I am thinking about a way to parse a fasta-file in parallel. For those of you not knowing fasta-format an example:
>SEQUENCE_1
MTEITAAMVKELRESTGAGMMDCKNALSETNGDFDKAVQLLREKGLGKAAKKADRLAAEG
LVSVKVSDDFTIAAMRPSYLSYEDLDMTFVENEYKALVAELEKENEERRRLKDPNKPEHK
IPQFASRKQLSDAILKEAEEKIKEELKAQGKPEKIWDNIIPGKMNSFIADNSQLDSKLTL
MGQFYVMDDKKTVEQVIAEKEKEFGGKIKIVEFICFEVGEGLEKKTEDFAAEVAAQL
>SEQUENCE_2
SATVSEINSETDFVAKNDQFIALTKDTTAHIQSNSLQSVEELHSSTINGVKFEEYLKSQI
ATIGENLVVRRFATLKAGANGVVNGYIHTNGRVGVVIAAACDSAEVASKSRDLLRQICMH
So lines starting with an ‘>’ are header lines containing an identifier for the sequence following the identifier.

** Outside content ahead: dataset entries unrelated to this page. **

===== config.mk =====
export PLATFORM = sky130hd
export DESIGN_NAME = uart_rx
export DESIGN_NICKNAME = d
export VERILOG_FILES = /design/src/rtl/uart_rx.sv
export SDC_FILE = /design/constraint.sdc
export NUM_CORES = 1
export LEC_CHECK = 0
export BUFFER_PORTS_ARGS = -buffer_cell sky130_fd_sc_hd__buf_2
export CORE_ASPECT_RATIO = 1.4
export CORE_UTILIZATION = 30
export DETAILED_ROUTE_END_ITERATION = 16
export PLACE_DENSITY = 0.47
export SLEW_MARGIN = 25
export SYNTH_ARGS = -nofsm -noshare
export SYNTH_HDL_FRONTEND = slang
export SYNTH_SLANG_ARGS = --single-unit

===== constraint.sdc =====
create_clock -name i_wb_clk -period 5.87 [get_ports i_wb_clk]
set_input_delay 1.174 -clock i_wb_clk [delete_from_list [all_inputs] [get_ports i_wb_clk]]
set_output_delay 1.174 -clock i_wb_clk [all_outputs]
set_load 0.05 [all_outputs]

I suppose you load the entire file to memory but after this i am having trouble finding a way to process these data.
The problem is: Threads can not start at an arbitrary position because they could cut sequences this way.
Does someone has any experience in parsing files in parallel when the lines depend on each other? Any idea is appreciated.
Should be easy enough, since the dependence of lines on each other is very simple in this case: just make the threads start in an arbitrary position and then just skip the lines until they get to one that starts with a ‘>’ (i.e. starts a new sequence).
To make sure no sequence gets processed twice, keep a set of all sequence IDs that have been processed (or you could do it by line number if the sequence IDs aren’t unique, but they really should be!).